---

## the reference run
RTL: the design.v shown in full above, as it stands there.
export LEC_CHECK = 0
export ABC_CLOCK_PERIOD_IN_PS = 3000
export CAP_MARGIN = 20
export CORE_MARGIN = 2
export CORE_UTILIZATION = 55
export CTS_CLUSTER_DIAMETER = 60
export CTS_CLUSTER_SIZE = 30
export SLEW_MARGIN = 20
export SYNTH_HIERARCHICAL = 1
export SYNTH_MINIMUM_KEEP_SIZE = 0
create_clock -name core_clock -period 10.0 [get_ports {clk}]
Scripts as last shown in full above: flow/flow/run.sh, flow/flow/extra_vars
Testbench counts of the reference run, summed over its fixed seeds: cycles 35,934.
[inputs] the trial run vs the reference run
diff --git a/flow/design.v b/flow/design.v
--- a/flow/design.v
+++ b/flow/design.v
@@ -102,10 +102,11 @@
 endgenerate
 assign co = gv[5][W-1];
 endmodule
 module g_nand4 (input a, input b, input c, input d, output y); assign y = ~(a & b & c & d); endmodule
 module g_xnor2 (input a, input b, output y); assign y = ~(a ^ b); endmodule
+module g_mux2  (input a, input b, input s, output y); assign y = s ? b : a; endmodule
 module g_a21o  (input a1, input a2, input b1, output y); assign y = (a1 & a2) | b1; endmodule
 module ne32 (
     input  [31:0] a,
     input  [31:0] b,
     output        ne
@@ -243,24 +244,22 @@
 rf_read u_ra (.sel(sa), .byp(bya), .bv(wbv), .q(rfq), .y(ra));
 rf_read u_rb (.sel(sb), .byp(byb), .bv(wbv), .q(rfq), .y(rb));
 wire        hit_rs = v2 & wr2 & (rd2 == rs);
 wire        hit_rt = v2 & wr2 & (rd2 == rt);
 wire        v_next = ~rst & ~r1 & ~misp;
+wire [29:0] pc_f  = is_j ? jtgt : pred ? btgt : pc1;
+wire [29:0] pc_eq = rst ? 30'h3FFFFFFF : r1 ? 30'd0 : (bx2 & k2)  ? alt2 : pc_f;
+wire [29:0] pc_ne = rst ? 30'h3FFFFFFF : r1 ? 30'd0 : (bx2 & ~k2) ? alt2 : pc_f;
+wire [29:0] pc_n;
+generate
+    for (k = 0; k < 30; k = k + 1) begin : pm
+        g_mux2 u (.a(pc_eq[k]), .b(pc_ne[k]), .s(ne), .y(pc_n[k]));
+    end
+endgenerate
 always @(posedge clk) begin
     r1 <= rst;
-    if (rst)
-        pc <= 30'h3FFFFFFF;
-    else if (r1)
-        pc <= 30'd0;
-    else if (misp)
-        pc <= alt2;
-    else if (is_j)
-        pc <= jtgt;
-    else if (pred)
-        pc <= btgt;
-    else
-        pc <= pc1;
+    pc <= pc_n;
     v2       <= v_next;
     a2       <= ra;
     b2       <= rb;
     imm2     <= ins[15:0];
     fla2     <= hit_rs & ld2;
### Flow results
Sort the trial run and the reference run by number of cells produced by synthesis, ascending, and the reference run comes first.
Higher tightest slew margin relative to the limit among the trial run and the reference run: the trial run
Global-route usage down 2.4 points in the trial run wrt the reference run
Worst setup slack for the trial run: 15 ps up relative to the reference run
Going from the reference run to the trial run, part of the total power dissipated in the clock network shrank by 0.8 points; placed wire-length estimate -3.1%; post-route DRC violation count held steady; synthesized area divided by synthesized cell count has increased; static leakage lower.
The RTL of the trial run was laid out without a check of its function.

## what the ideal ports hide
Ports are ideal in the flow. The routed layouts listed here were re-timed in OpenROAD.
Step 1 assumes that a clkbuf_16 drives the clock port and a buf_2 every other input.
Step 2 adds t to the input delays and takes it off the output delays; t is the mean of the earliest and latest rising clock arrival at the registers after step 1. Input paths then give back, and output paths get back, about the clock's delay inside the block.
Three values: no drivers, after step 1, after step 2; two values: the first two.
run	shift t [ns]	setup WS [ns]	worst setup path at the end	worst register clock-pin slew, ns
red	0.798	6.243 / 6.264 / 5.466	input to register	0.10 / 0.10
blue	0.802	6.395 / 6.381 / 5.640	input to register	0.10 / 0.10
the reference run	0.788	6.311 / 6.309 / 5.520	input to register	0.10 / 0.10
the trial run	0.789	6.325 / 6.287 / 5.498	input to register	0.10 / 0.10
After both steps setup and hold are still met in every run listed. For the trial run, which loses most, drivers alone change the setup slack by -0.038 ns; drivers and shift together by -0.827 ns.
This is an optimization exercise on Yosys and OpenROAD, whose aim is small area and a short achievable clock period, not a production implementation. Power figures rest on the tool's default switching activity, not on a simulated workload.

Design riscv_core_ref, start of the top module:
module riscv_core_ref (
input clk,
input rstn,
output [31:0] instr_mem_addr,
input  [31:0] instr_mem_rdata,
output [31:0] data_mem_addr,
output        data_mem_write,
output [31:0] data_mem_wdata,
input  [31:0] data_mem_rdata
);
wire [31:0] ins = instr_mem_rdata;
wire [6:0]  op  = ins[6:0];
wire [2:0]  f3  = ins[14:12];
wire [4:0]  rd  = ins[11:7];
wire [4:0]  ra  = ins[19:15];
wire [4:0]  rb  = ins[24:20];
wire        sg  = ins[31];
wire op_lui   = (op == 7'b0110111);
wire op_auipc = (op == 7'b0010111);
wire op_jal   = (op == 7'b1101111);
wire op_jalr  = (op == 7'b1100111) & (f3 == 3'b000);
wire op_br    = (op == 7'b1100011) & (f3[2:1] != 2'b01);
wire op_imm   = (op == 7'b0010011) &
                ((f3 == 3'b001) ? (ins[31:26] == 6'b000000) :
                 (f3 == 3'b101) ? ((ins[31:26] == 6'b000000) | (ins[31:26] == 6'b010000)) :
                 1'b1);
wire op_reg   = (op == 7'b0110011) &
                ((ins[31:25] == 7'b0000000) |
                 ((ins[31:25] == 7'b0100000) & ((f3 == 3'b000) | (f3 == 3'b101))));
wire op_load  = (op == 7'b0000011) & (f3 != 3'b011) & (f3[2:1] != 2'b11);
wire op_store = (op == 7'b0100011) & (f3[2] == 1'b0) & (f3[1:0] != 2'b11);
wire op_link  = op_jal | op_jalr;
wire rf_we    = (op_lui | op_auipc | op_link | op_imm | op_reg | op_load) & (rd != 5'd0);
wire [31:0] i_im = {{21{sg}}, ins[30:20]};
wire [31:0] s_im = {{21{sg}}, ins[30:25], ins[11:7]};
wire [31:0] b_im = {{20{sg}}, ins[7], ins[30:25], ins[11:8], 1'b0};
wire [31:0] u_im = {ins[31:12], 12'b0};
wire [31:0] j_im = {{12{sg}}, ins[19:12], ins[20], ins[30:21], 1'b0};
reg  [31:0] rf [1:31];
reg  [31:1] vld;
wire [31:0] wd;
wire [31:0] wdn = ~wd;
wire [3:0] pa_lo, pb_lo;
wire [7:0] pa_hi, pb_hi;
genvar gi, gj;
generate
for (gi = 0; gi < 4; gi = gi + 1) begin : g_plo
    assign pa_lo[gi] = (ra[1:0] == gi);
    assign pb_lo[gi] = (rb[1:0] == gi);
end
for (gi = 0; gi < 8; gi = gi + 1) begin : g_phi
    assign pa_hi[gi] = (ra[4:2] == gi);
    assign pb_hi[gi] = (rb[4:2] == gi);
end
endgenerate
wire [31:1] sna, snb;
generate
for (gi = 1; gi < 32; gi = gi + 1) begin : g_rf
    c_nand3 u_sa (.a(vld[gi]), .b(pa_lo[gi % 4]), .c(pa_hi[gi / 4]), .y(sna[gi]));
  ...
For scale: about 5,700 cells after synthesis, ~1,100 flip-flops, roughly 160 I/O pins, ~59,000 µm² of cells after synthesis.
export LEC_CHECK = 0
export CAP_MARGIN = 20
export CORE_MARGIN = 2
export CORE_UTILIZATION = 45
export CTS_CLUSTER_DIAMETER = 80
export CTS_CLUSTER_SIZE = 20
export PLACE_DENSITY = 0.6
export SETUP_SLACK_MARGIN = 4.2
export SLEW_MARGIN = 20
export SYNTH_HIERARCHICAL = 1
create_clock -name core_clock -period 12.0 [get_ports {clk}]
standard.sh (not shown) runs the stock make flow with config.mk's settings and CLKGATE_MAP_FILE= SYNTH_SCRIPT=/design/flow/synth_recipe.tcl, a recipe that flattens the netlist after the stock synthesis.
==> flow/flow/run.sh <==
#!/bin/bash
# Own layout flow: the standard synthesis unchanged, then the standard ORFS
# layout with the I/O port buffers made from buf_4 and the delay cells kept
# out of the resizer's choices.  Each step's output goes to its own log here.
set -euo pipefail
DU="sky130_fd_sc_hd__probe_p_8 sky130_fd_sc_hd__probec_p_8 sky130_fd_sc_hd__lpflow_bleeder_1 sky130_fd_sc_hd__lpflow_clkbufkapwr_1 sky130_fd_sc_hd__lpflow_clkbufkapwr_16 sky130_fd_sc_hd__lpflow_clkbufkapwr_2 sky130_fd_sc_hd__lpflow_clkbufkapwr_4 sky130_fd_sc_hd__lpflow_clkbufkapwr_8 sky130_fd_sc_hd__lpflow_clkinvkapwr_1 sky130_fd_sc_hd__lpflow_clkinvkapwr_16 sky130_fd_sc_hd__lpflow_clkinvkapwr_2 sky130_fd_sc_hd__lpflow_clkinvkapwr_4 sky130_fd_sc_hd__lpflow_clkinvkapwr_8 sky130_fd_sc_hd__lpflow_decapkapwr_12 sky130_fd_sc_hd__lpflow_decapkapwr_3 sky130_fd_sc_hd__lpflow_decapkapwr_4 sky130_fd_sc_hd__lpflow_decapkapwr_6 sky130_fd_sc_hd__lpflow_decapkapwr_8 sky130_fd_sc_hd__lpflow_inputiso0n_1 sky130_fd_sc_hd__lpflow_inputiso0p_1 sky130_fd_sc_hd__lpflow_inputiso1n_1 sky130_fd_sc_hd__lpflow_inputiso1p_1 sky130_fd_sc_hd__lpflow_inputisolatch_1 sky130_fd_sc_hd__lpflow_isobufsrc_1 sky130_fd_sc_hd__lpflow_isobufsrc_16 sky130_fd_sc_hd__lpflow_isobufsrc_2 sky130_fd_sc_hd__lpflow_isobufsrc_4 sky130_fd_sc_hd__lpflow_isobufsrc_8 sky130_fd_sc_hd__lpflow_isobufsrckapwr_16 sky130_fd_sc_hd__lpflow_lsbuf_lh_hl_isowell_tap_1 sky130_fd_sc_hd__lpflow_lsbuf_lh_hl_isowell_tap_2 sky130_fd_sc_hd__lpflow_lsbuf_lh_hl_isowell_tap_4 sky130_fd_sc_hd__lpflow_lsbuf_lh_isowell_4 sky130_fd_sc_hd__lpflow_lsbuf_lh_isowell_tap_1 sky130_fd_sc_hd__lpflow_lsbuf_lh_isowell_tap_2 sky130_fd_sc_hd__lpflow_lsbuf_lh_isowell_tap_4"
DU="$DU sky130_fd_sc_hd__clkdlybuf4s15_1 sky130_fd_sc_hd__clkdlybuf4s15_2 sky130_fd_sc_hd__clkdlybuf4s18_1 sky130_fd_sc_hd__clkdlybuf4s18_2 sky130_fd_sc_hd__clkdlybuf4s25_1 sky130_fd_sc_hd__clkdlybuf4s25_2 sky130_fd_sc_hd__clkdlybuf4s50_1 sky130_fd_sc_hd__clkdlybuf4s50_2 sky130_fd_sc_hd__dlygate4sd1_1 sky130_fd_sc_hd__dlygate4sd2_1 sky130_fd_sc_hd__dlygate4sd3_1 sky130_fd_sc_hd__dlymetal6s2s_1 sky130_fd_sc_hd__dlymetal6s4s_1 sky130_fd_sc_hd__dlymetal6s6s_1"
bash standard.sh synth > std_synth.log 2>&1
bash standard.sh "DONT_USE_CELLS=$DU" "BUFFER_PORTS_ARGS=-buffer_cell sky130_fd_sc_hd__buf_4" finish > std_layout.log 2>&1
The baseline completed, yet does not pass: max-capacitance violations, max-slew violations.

....

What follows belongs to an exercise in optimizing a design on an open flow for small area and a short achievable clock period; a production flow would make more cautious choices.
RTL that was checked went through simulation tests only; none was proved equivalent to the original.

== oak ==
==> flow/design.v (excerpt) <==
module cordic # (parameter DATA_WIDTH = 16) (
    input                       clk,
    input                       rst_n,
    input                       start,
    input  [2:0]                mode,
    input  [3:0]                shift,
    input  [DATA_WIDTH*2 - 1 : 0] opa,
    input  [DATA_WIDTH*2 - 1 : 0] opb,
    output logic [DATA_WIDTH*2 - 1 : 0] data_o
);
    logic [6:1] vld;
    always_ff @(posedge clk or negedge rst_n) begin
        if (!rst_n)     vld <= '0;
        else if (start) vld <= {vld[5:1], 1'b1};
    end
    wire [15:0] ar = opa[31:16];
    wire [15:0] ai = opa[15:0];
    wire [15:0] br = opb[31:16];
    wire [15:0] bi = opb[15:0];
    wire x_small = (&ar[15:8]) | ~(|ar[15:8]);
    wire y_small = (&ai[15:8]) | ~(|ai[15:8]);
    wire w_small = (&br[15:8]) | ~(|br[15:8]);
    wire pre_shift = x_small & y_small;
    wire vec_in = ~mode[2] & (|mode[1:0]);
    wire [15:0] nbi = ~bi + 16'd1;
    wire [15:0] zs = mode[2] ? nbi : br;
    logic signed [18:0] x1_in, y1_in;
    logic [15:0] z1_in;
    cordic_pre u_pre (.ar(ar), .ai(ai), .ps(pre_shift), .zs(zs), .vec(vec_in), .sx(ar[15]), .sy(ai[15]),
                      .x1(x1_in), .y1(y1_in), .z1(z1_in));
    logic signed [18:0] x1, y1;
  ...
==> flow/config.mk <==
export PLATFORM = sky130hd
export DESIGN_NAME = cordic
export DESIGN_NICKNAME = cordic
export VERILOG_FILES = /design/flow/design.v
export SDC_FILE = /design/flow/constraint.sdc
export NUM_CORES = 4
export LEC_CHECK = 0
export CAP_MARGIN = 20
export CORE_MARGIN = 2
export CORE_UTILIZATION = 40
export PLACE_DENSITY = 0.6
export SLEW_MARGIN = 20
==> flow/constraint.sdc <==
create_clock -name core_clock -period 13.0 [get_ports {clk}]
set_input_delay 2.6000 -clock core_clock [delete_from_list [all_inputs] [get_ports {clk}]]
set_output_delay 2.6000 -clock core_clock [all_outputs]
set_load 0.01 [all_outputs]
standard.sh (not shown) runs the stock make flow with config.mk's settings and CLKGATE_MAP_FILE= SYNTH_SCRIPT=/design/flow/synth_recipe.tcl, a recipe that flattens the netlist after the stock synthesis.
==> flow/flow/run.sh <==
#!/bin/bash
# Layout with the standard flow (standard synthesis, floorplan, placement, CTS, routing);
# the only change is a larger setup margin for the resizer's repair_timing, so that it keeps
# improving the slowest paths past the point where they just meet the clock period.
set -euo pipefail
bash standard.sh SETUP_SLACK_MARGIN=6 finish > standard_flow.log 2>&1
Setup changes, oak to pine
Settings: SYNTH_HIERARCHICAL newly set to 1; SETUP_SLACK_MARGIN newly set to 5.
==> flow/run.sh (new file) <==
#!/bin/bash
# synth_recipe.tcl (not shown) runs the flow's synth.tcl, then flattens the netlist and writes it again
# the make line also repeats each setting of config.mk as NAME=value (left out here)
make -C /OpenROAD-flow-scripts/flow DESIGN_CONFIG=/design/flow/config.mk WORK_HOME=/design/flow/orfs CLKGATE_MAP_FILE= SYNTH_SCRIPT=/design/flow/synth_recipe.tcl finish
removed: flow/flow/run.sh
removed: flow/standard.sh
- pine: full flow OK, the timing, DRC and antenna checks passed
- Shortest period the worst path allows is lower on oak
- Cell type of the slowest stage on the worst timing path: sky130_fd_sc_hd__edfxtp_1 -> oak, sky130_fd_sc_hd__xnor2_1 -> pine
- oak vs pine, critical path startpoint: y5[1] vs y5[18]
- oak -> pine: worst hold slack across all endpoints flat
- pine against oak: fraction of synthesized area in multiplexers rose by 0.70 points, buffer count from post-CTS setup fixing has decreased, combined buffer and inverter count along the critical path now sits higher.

....

- _What is needed_: Transcribe the lines above between the line holding "b : a; endmodule" and the line holding "-243,24 +244,22 @@", inclusive, exactly as they stand and with nothing added.

- _Task output_:
+module g_mux2  (input a, input b, input s, output y); assign y = s ? b : a; endmodule
 module g_a21o  (input a1, input a2, input b1, output y); assign y = (a1 & a2) | b1; endmodule
 module ne32 (
     input  [31:0] a,
     input  [31:0] b,
     output        ne
@@ -243,24 +244,22 @@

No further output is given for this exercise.